§ Task description
Output, without alteration, the first line of the entries and each line after it, stopping with the line that contains "create_clock -name clk".

(Collected data entries)
$ cat config.mk
export PLATFORM = sky130hd
export DESIGN_NAME = mm_rd_seq
export DESIGN_NICKNAME = d
export VERILOG_FILES = /design/src/rtl/mm_rd_seq.sv
export SDC_FILE = /design/constraint.sdc
export NUM_CORES = 1
export LEC_CHECK = 0
export CAP_MARGIN = 10
export CORE_AREA = 4 4 67 69
export CTS_CLUSTER_SIZE = 10
export DETAILED_ROUTE_END_ITERATION = 16
export DIE_AREA = 0 0 71 73
export GPL_ROUTABILITY_DRIVEN = 0
export HOLD_SLACK_MARGIN = 0.03
export PLACE_DENSITY = 0.74
export SLEW_MARGIN = 20
export SYNTH_ARGS = -nofsm -noshare
export SYNTH_HDL_FRONTEND = slang
export SYNTH_SLANG_ARGS = --single-unit
$ cat constraint.sdc
create_clock -name clk -period 2.8 [get_ports clk]
set_clock_uncertainty 0.15 [all_clocks]
set_input_delay 0.56 -clock clk [delete_from_list [all_inputs] [get_ports clk]]
set_output_delay 0.56 -clock clk [all_outputs]
set_load 0.02 [all_outputs]
$ cat src/rtl/mm_rd_seq.sv
// mm_rd_seq: read-address sequencer for the A-operand bank path.
// Walks addresses 0..DEPTH-1 once per pass for a latched number of passes,
// then waits for the skew chain and BRAM read latency to flush before
// pulsing done.
module mm_rd_seq #(
  parameter  int N         = 3,
  parameter  int M         = 6,
  parameter  int RD_LAT    = 1,
  localparam int DEPTH     = (M * M) / N,
  localparam int AW        = (DEPTH > 1) ? $clog2(DEPTH) : 1,
  localparam int DRAIN_CYC = N - 1 + RD_LAT
) (
  input  logic          clk,
  input  logic          rst_n,
  input  logic          start,
  input  logic [7:0]    passes,
  input  logic          stall,
  output logic          rd_en,
  output logic [AW-1:0] rd_addr,
  output logic [7:0]    pass_idx,
  output logic          busy,
  output logic          done
);

  localparam logic [1:0] S_IDLE  = 2'd0;
  localparam logic [1:0] S_RUN   = 2'd1;
  localparam logic [1:0] S_DRAIN = 2'd2;

  // Drain counter must hold DRAIN_CYC; keep at least one bit.
  localparam int DW = (DRAIN_CYC > 0) ? $clog2(DRAIN_CYC + 1) : 1;

  // Explicit wrap point so a non-power-of-two DEPTH never reaches 2^AW-1.
  localparam logic [AW-1:0] LAST_ADDR  = AW'(DEPTH - 1);
  localparam logic [DW-1:0] DRAIN_LOAD = DW'(DRAIN_CYC);

  logic [1:0]    state_reg, state_next;
  logic [AW-1:0] addr_cnt_reg, addr_cnt_next;
  logic [7:0]    passes_reg, passes_next;
  logic [DW-1:0] drain_cnt_reg, drain_cnt_next;

  logic          rd_en_next;
  logic [AW-1:0] rd_addr_next;
  logic [7:0]    pass_idx_next;
  logic          busy_next;
  logic          done_next;

  logic          last_addr_hit;
  logic          last_pass_hit;

  assign last_addr_hit = (addr_cnt_reg == LAST_ADDR);
  assign last_pass_hit = (pass_idx == (passes_reg - 8'd1));

  // Next-state and next-output logic for the IDLE/RUN/DRAIN sequencer.
  always_comb begin
    state_next     = state_reg;
    addr_cnt_next  = addr_cnt_reg;
    passes_next    = passes_reg;
    drain_cnt_next = drain_cnt_reg;
    rd_en_next     = 1'b0;
    rd_addr_next   = rd_addr;
    pass_idx_next  = pass_idx;
    busy_next      = busy;
    done_next      = 1'b0;

    case (state_reg)
      S_IDLE: begin
        if (start) begin
          passes_next   = passes;
          pass_idx_next = 8'd0;
          addr_cnt_next = '0;
          if (passes != 8'd0) begin
            state_next = S_RUN;
            busy_next  = 1'b1;
          end else begin
            // Empty run: report completion without ever going busy.
            done_next = 1'b1;
          end
        end
      end

      S_RUN: begin
        // A stalled edge issues nothing and leaves address/pass untouched.
        if (!stall) begin
          rd_en_next   = 1'b1;
          rd_addr_next = addr_cnt_reg;
          if (last_addr_hit) begin
            addr_cnt_next = '0;
            if (last_pass_hit) begin
              state_next     = S_DRAIN;
              drain_cnt_next = DRAIN_LOAD;
            end else begin
              pass_idx_next = pass_idx + 8'd1;
            end
          end else begin
            addr_cnt_next = addr_cnt_reg + AW'(1);
          end
        end
      end

      S_DRAIN: begin
        if (drain_cnt_reg == '0) begin
          state_next = S_IDLE;
          busy_next  = 1'b0;
          done_next  = 1'b1;
        end else begin
          drain_cnt_next = drain_cnt_reg - DW'(1);
        end
      end

      default: begin
        state_next = S_IDLE;
        busy_next  = 1'b0;
      end
    endcase
  end

  // State and registered outputs; reset aborts any run with no done.
  always_ff @(posedge clk or negedge rst_n) begin
    if (!rst_n) begin
      state_reg     <= S_IDLE;
      addr_cnt_reg  <= '0;
      passes_reg    <= 8'd0;
      drain_cnt_reg <= '0;
      rd_en         <= 1'b0;
      rd_addr       <= '0;
      pass_idx      <= 8'd0;
      busy          <= 1'b0;
      done          <= 1'b0;
    end else begin
      state_reg     <= state_next;
      addr_cnt_reg  <= addr_cnt_next;
      passes_reg    <= passes_next;
      drain_cnt_reg <= drain_cnt_next;
      rd_en         <= rd_en_next;
      rd_addr       <= rd_addr_next;
      pass_idx      <= pass_idx_next;
      busy          <= busy_next;
      done          <= done_next;
    end
  end

endmodule

Yosys cells after proc, flatten, opt, wreduce, memory -nomap -nowiden
Index checks and enable logic that the tools add are counted.
{"block": "totals", "output_inout_bits": 15, "register_bits": 31, "mem_bits_ro": 0, "memories": 0, "inputBits": 12, "wordCells": 70, "mem_bits_rw": 0, "latch_bits": 0}
{"block": "classes", "bitwise": 2, "multipliers": 0, "mux": 31, "n_reduce_logical": 12, "magnitude_cmp": 0, "n_div": 0, "n_shift": 0, "n_eq_ne": 12, "n_addsub": 4}
{"cell": "8-bit two-way mux", "count": 4}
{"cell": "2-bit two-way mux", "count": 10}
{"cell": "2-bit != test (second input constant)", "count": 8}
{"cell": "8-bit one-hot mux with 2 select lines", "count": 1}
{"cell": "4-bit two-way mux", "count": 3}
{"cell": "5-bit AND reduction", "count": 2}
{"cell": "8-bit by 1-bit adder with 8-bit output (second input constant)", "count": 1}
{"cell": "8-bit == test", "count": 1}
{"cell": "1-bit two-way mux", "count": 8}
{"cell": "4-bit one-hot mux with 2 select lines", "count": 1}
{"cell": "8-bit nonzero test", "count": 1}
{"cell": "8-bit by 1-bit subtractor with 8-bit output (second input constant)", "count": 1}
{"cell": "2-bit one-hot mux with 3 select lines", "count": 1}
{"cell": "6-bit AND reduction", "count": 1}
{"cell": "4-bit by 1-bit adder with 4-bit output (second input constant)", "count": 1}
{"cell": "4-bit == test (second input constant)", "count": 1}
{"cell": "2-bit zero test", "count": 2}
{"cell": "2-bit one-hot mux with 2 select lines", "count": 1}
{"cell": "2-bit AND reduction", "count": 2}
{"cell": "4-bit AND reduction", "count": 1}
{"cell": "2-bit nonzero test", "count": 2}
{"cell": "1-bit one-hot mux with 3 select lines", "count": 1}
{"cell": "3-bit AND reduction", "count": 1}
{"cell": "2-bit by 1-bit == test with 1-bit output (second input constant)", "count": 1}
{"cell": "other kinds (4)", "count": 5}

Longest topological paths before layout
Gate-level depths: netlist of the first run.
{"block": "depth", "word_depth": 6, "mapped_depth": 10, "mapped_depth_nobuf": 9}

Worst setup path before layout of the first run
Ideal clock, no wire load.
{"block": "synth_path", "path_kind": "flip-flop to flip-flop", "start": "reg passes_reg[0]", "end": "reg pass_idx[7]", "t_arrival_ns": 2.324, "stages_incl_launch_ff": 10, "path_slack_ns": 0.248, "path_buffers": 0, "setup_time_ns": 0.078, "period_less_slack_ns": 2.552, "required_ns": 2.572, "cell_sequence": "dfrtp_1 -> inv_1 -> ha_1 -> nor3b_2 -> mux2i_1 -> nor3b_1 -> o311a_1 -> and3_4 -> or4_1 -> a21oi_1"}
{"block": "synth_between", "elab_chain_len": 4}
{"item": "start, declared", "line": "38", "rtl": "logic [7:0] passes_reg, passes_next;"}
{"item": "start signal, assigned", "line": "132", "rtl": "passes_reg <= passes_next;"}
{"item": "8-bit by 1-bit subtractor with 8-bit output", "line": "51", "rtl": "assign last_pass_hit = (pass_idx == (passes_reg - 8'd1));"}
{"item": "8-bit == test", "line": "51"}
{"item": "2-bit != test (no source line)"}
{"item": "5-bit AND reduction (no source line)"}
{"item": "end signal, assigned", "line": "136", "rtl": "pass_idx <= pass_idx_next;"}
{"item": "end, declared", "line": "20", "rtl": "output logic [7:0] pass_idx,"}
No other way between the ends.
A chain may end at the register's enable or synchronous reset.

Worst setup path in the final report of the first run
Ends and elaborated chain as after synthesis.

==> results of run 1 <==
==> cells in the mapped netlist, types with 2 or more instances <==
cell type	count	area share [%]
a21o_1	2	0.89
a21oi_1	7	2.1
a22oi_1	2	0.89
and3_1	2	0.74
clkbuf_1	3	0.67
dfrtp_1	31	46
ha_1	4	3.0
inv_1	8	1.8
mux2_2	4	2.7
nand2_1	31	6.9
nand2b_1	3	1.1
nand4_1	6	2.2
nand4b_1	2	1.0
nor2_1	9	2.0
nor2b_1	5	1.8
nor3_1	4	1.2
nor3b_1	2	0.89
o211ai_1	2	0.89
o21a_1	2	0.89
o21ai_0	11	3.3
o31ai_1	2	0.89
or3_1	5	1.8
or4_1	4	1.8
xnor2_1	8	4.1
==> cell usage in the layout (no fill, tap or decap), types with 2 or more instances in the layout <==
master | synthesis | routed
mux2_2 | 4 | 4
nor2_1 | 9 | 9
nor3b_1 | 2 | 2
ha_1 | 4 | 3
buf_4 | 0 | 12
nand2b_1 | 3 | 3
nor2b_1 | 5 | 5
a21o_1 | 2 | 2
nor3_1 | 4 | 4
a21oi_1 | 7 | 7
nand4b_1 | 2 | 2
o211ai_1 | 2 | 2
dfrtp_1 | 31 | 31
o21a_1 | 2 | 2
or3_1 | 5 | 5
nand2_1 | 31 | 31
xnor2_1 | 8 | 8
inv_1 | 8 | 8
clkdlybuf4s50_1 | 0 | 26
a22oi_1 | 2 | 2
bufinv_16 | 0 | 2
clkbuf_8 | 0 | 5
nand4_1 | 6 | 6
o21ai_0 | 11 | 11
o31ai_1 | 2 | 2
or4_1 | 4 | 4
and3_1 | 2 | 2
==> through the flow <==
step / setup WS (ns) / util, % / power [mW] / cells / cell area (sq um)
final: 0.0986 / 56.7 / 1.58 / 271 / 2220
after global routing: -0.0254 / 56.7 / 1.66 / 271 / 2220
after CTS: 0.0255 / 55.1 / 1.58 / 264 / 2160
after detailed placement: 0.0517 / 51.7 / 1.05 / 256 / 2020
after global placement: 0.150 / 51.7 / 1.05 / 256 / 2020
after floorplan: 0.248 / - / 0.862 / 180 / 1690
==> routing by layer <==
metal | routed length (um) | vias to the layer above | track usage [%] | part of all wire (%)
met5 | 0 | - | 0 | 0
met3 | 145 | 6 | 3.31 | 3.9
li1 | - | 722 | - | -
met1 | 1760 | 685 | 19.7 | 47
met2 | 1780 | 29 | 22.1 | 48
met4 | 36 | 0 | 5.64 | 0.97
==> report_power, final <==
part           switching (mW)  total [mW]  internal, mW  leakage, nW
Combinational           0.199       0.423         0.224        0.513
Clock                   0.169       0.524         0.356       0.0654
Sequential             0.0988       0.631         0.532        0.382
==> cell type report <==
| cell class | count | share of cell area, % |
|---|---|---|
| clock buffer | 6 | 3.27 |
| clock inverter | 2 | 2.71 |
| inverter | 8 | 1.35 |
| multi-input combinational | 136 | 39.1 |
| sequential | 31 | 35.0 |
| tap | 50 | 2.82 |
| timing repair buffer | 38 | 15.8 |
==> worst paths after layout <==
| check | slack (ns) | startpoint | cells past startpoint | endpoint |
|---|---|---|---|---|
| setup / recovery | 0.1 | passes_reg[0]$_DFFE_PN0P_ | 10 | pass_idx[7]$_DFFE_PN0P_ |
| hold / removal | 0.35 | passes_reg[7]$_DFFE_PN0P_ | 2 | passes_reg[7]$_DFFE_PN0P_ |
| setup reg to reg | 0.1 | passes_reg[0]$_DFFE_PN0P_ | 10 | pass_idx[7]$_DFFE_PN0P_ |
| hold reg to reg | 0.35 | passes_reg[7]$_DFFE_PN0P_ | 2 | passes_reg[7]$_DFFE_PN0P_ |
| max in group asynchronous | 1.70 | rst_n | 2 | pass_idx[2]$_DFFE_PN0P_ |
| min in group asynchronous | 0.51 | rst_n | 2 | drain_cnt_reg[0]$_DFFE_PN0P_ |
==> kinds of logic after synthesis <==
logic type               after synthesis  synth area share [%]
adder cells (fa/ha/maj)                4                  2.96
AO/OA/AOI/OAI                         36                  14.0
flip-flops                            31                  45.9
buffers and inverters                 13                  3.40
AND/OR/NAND/NOR                       82                  25.9
multiplexers                           5                  3.25
XOR/XNOR                               9                  4.66
==> repair_timing <==
action                                  in CTS  in global routing
endpoints found under the setup margin       0                  2
setup buffers                                0                  7
hold buffers                                 0                  0
resized for setup                            0                  2
hold endpoints to repair                     0                  0
==> critical path: stages (launching register included) <==
cell and delay (ns):
dfrtp_1 0.41, inv_1 0.09, ha_2 0.20, nor3b_4 0.21, buf_4 0.15, xnor2_1 0.10
nor3_1 0.06, o311a_1 0.39, and3_4 0.22, or4_1 0.51, a21oi_1 0.14
==> flow_summary.ini, run 1 <==
[floorplanning]
coreArea_sq_um = 3910
initial_utilization_pct = 43.2
row_count = 23
fp.dieH_um = 73
dieWidth_um = 71
pin_count = 27
die_area_sq_um = 5180

[grt]
grt_util_all_layers_pct = 14.4
grt_pass1_wl_um = 5880
grt_pass1_vias = 1278
grt-ovfl-total = 0
grt_max_degree = 32
antenna_found_initial = 0

[route]
drc_errors = 0
vias = 1442
viasPerCell = 5.32
firstDrtPassIters = 4
wl_um = 3720
wire_per_inst_um = 13.7
drt_iter0_markers = 37
drtAntennaViolNets = 0

[cts]
htree_levels = 2
clk_latency_ns = 0.29
cts_sinks = 31
clockBufferDepth = 2
clkSlewWorstSetupHoldPaths_ns = 0.07
cts_tree = done
numCtsBuffers = 5
root_buffer = clkbuf_8

[logic_synthesis]
syn_area_sq_um = 1690
async_reset_ff_share_pct = 100
ys_seq_area_share_pct = 45.9
ys_seq_elements = 31
synth-main-ff-cell = dfrtp_1
synth_warnings = 0
synth_nets = 196
synth_edf_count = 0
synthCells = 180
postSynthAreaPerCell_sq_um = 9.40
ys_types = 45

[critical_path]
critPathArrivalTime_ns = 2.77
worstPathRequired_ns = 2.87
cp-start-kind = flip-flop
crit_type = flip-flop to flip-flop
critPathMaxFanout = 10
cp-end-kind = flip-flop

[timing]
drv_slew = 0
fin_crit_sh_pct = 96.5
setup_viol = 0
timing.slew.headroom_pct = 71.7
max_freq_mhz = 370
hold_viol_final = 0
final.setup.tns_ns = 0
hold_ws_ns = 0.351
min_period_ns = 2.70
worst_pin_slew_ns = 0.423

[placed_design]
io_buffers = 26
dp_hpwl_um = 2690

[pwr]
cellPowerDensity_nw_per_um2 = 711
p_leak_nw = 0.961
ir_drop_uv = 508

[min_path]
hp-class = flip-flop to flip-flop

[final_layout]
layout-drive-gt1-share_pct = 14.0
seq_area_sq_um = 776
nets = 236
fill_cells = 363
area_delta_synth_final_pct = 31.1
multi_input_area_sq_um = 867
diodes = 0

[run_status]
status = finished, final reports clean

[job]
maxCapViolations = 0
Power figures use the tool's default switching activity.
==> inputs of run 2 (changes only) <==
--- a/config.mk
+++ b/config.mk
@@ -6,13 +6,14 @@
 export NUM_CORES = 1
 export LEC_CHECK = 0
 export CAP_MARGIN = 10
-export CORE_AREA = 4 4 67 69
+export CORE_AREA = 4 4 62 64
 export CTS_CLUSTER_SIZE = 10
 export DETAILED_ROUTE_END_ITERATION = 16
-export DIE_AREA = 0 0 71 73
+export DIE_AREA = 0 0 66 68
 export GPL_ROUTABILITY_DRIVEN = 0
 export HOLD_SLACK_MARGIN = 0.03
-export PLACE_DENSITY = 0.74
+export PLACE_DENSITY = 0.84
+export SETUP_SLACK_MARGIN = 0.2
 export SLEW_MARGIN = 20
 export SYNTH_ARGS = -nofsm -noshare
 export SYNTH_HDL_FRONTEND = slang
==> run 2 against run 1 <==
  * Combinational power is 4% higher
  * First-iteration DRC count grew 57%
  * Global-route usage is 4.3 points higher
  * Hold slack improved by 0.018 ns
  * Setup slack better by 0.17 ns
  * Via count rose by 2.9%
  * Register-to-register slack improved by 0.17 ns
  * Sequential power fell by 1%
  * Critical endpoint unchanged
==> flow_summary.ini, run 2 (synthesis gave the netlist of run 1 again) <==
[grt]
grt_pass1_wl_um = 6330
antenna_found_initial = 0
grt-ovfl-total = 0
grt_util_all_layers_pct = 18.7
grt_pass1_vias = 1406
grt_max_degree = 32

[pwr]
ir_drop_uv = 457
cellPowerDensity_nw_per_um2 = 616
p_leak_nw = 0.949
power_mw = 1.37

[critical_path]
critPathMaxFanout = 6
worstPathRequired_ns = 2.88
cp-start-kind = flip-flop
cp_slowest_cell = dfrtp_1
reg2reg_from = passes_reg[0]$_DFFE_PN0P_
critPathArrivalTime_ns = 2.61
crit_chain = inv_2 > ha_4 > nor3b_4 > buf_6 > xnor2_2 > nor3_2 > o311a_1 > and3_4 > buf_4 > o31ai_1 > a21oi_2
startpoint = passes_reg[0]$_DFFE_PN0P_
rrSetupSlack_ns = 0.27
ff2ff_path_depth = 11
setup.worst_path.end = pass_idx[7]$_DFFE_PN0P_
slowest_delay_ns = 0.40
cp-end-kind = flip-flop
reg2reg_to = pass_idx[7]$_DFFE_PN0P_
crit_type = flip-flop to flip-flop

[route]
vias = 1484
drt_iter0_markers = 58
wire_per_inst_um = 14.1
viasPerCell = 5.52
wl_um = 3800
drtAntennaViolNets = 0
firstDrtPassIters = 4
drc_errors = 0

[timing]
fin_crit_sh_pct = 90.5
drv_slew = 0
max_freq_mhz = 395
worst_pin_slew_ns = 0.412
setup_viol = 0
final.setup.tns_ns = 0
hold_viol_final = 0
timing.slew.headroom_pct = 72.5
setup_ws_ns = 0.267
min_period_ns = 2.53
grt_setup_unrepaired = yes

[placed_design]
io_buffers = 26
dpl_worst_slack_ns = 0.0716
place_area_sq_um = 2020
dp_hpwl_um = 2710

[final_layout]
seq_area_sq_um = 776
multi_input_area_sq_um = 912
nets = 238
fill_cells = 265
final_util_pct = 67.5
area_delta_synth_final_pct = 31.1
diodes = 0
final_cell_mix = nand2_1 (31), dfrtp_1 (31), clkdlybuf4s50_1 (26)
layout-drive-gt1-share_pct = 18.8
stdcell_area_sq_um = 2220

[floorplanning]
row_count = 21
pin_count = 27
dieWidth_um = 66
initial_utilization_pct = 51.5
die_area_sq_um = 4490
coreArea_sq_um = 3280
fp.dieH_um = 68

[cts]
numCtsBuffers = 5
cts_tree = done
clkSlewWorstSetupHoldPaths_ns = 0.10
htree_levels = 2
cts_sinks = 31
clockBufferDepth = 2
root_buffer = clkbuf_4
clk_latency_ns = 0.34

[min_path]
hp-class = flip-flop to flip-flop
min-delay-start = passes_reg[7]$_DFFE_PN0P_

[run_status]
status = finished, final reports clean

[job]
maxCapViolations = 0
## run 2: cell type report
type | instances | area share, %
Inverter | 8 | 1.35
Timing Repair Buffer | 40 | 16.8
Clock buffer | 8 | 3.10
Multi-Input combinational cell | 136 | 41.1
Sequential cell | 31 | 35.0
Tap cell | 46 | 2.60
## run 2: worst min path at each step
stage                              endpoint  slack [ns]  depth (start not counted)
2_1_floorplan   addr_cnt_reg[0]$_DFFE_PN0P_        0.11                          0
3_3_place_gp      passes_reg[7]$_DFFE_PN0P_        0.33                          2
3_5_place_dp         rd_addr[3]$_DFFE_PN0P_        0.35                          1
4_1_cts        drain_cnt_reg[0]$_DFFE_PN0P_        0.37                          1
5_1_grt              rd_addr[3]$_DFFE_PN0P_        0.39                          1
6_report          passes_reg[7]$_DFFE_PN0P_        0.37                          2
## run 2: critical path, delay by kind of cell, from the launching register on
family / cells / cell delay (ns)
flip-flops: 1 / 0.40
buffers and inverters: 3 / 0.36
AO/OA/AOI/OAI: 3 / 0.75
adder cells (fa/ha/maj): 1 / 0.14
AND/OR/NAND/NOR: 3 / 0.51
XOR/XNOR: 1 / 0.11
## run 2: repair_timing
item / in CTS / in global routing
hold buffers: 0 / 0
setup endpoints to repair: 2 / 8
gates cloned: 0 / 0
gates resized for setup: 2 / 12
buffers inserted: 8 / 1
pin swaps: 4 / 14
## run 2: power by group
part / switching (mW) / total (mW) / internal, mW
Clock: 0.154 / 0.302 / 0.148
Combinational: 0.208 / 0.439 / 0.231
Sequential: 0.0943 / 0.625 / 0.531
## run 2: metal layers
metal | track usage, % | part of all wire, % | vias up
met4 | 6.60 | 1.2 | 0
met2 | 31.2 | 50 | 25
li1 | - | - | 726
met3 | 5.91 | 4.1 | 6
met1 | 22.9 | 44 | 727
met5 | 0 | 0 | -
## run 2: through the flow
step           hold WS [ns]  std cells
2_1_floorplan         0.114        180
3_3_place_gp          0.332        252
3_5_place_dp          0.349        252
4_1_cts               0.374        268
5_1_grt               0.393        269
6_report              0.369        269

§ Finished task
$ cat config.mk
export PLATFORM = sky130hd
export DESIGN_NAME = mm_rd_seq
export DESIGN_NICKNAME = d
export VERILOG_FILES = /design/src/rtl/mm_rd_seq.sv
export SDC_FILE = /design/constraint.sdc
export NUM_CORES = 1
export LEC_CHECK = 0
export CAP_MARGIN = 10
export CORE_AREA = 4 4 67 69
export CTS_CLUSTER_SIZE = 10
export DETAILED_ROUTE_END_ITERATION = 16
export DIE_AREA = 0 0 71 73
export GPL_ROUTABILITY_DRIVEN = 0
export HOLD_SLACK_MARGIN = 0.03
export PLACE_DENSITY = 0.74
export SLEW_MARGIN = 20
export SYNTH_ARGS = -nofsm -noshare
export SYNTH_HDL_FRONTEND = slang
export SYNTH_SLANG_ARGS = --single-unit
$ cat constraint.sdc
create_clock -name clk -period 2.8 [get_ports clk]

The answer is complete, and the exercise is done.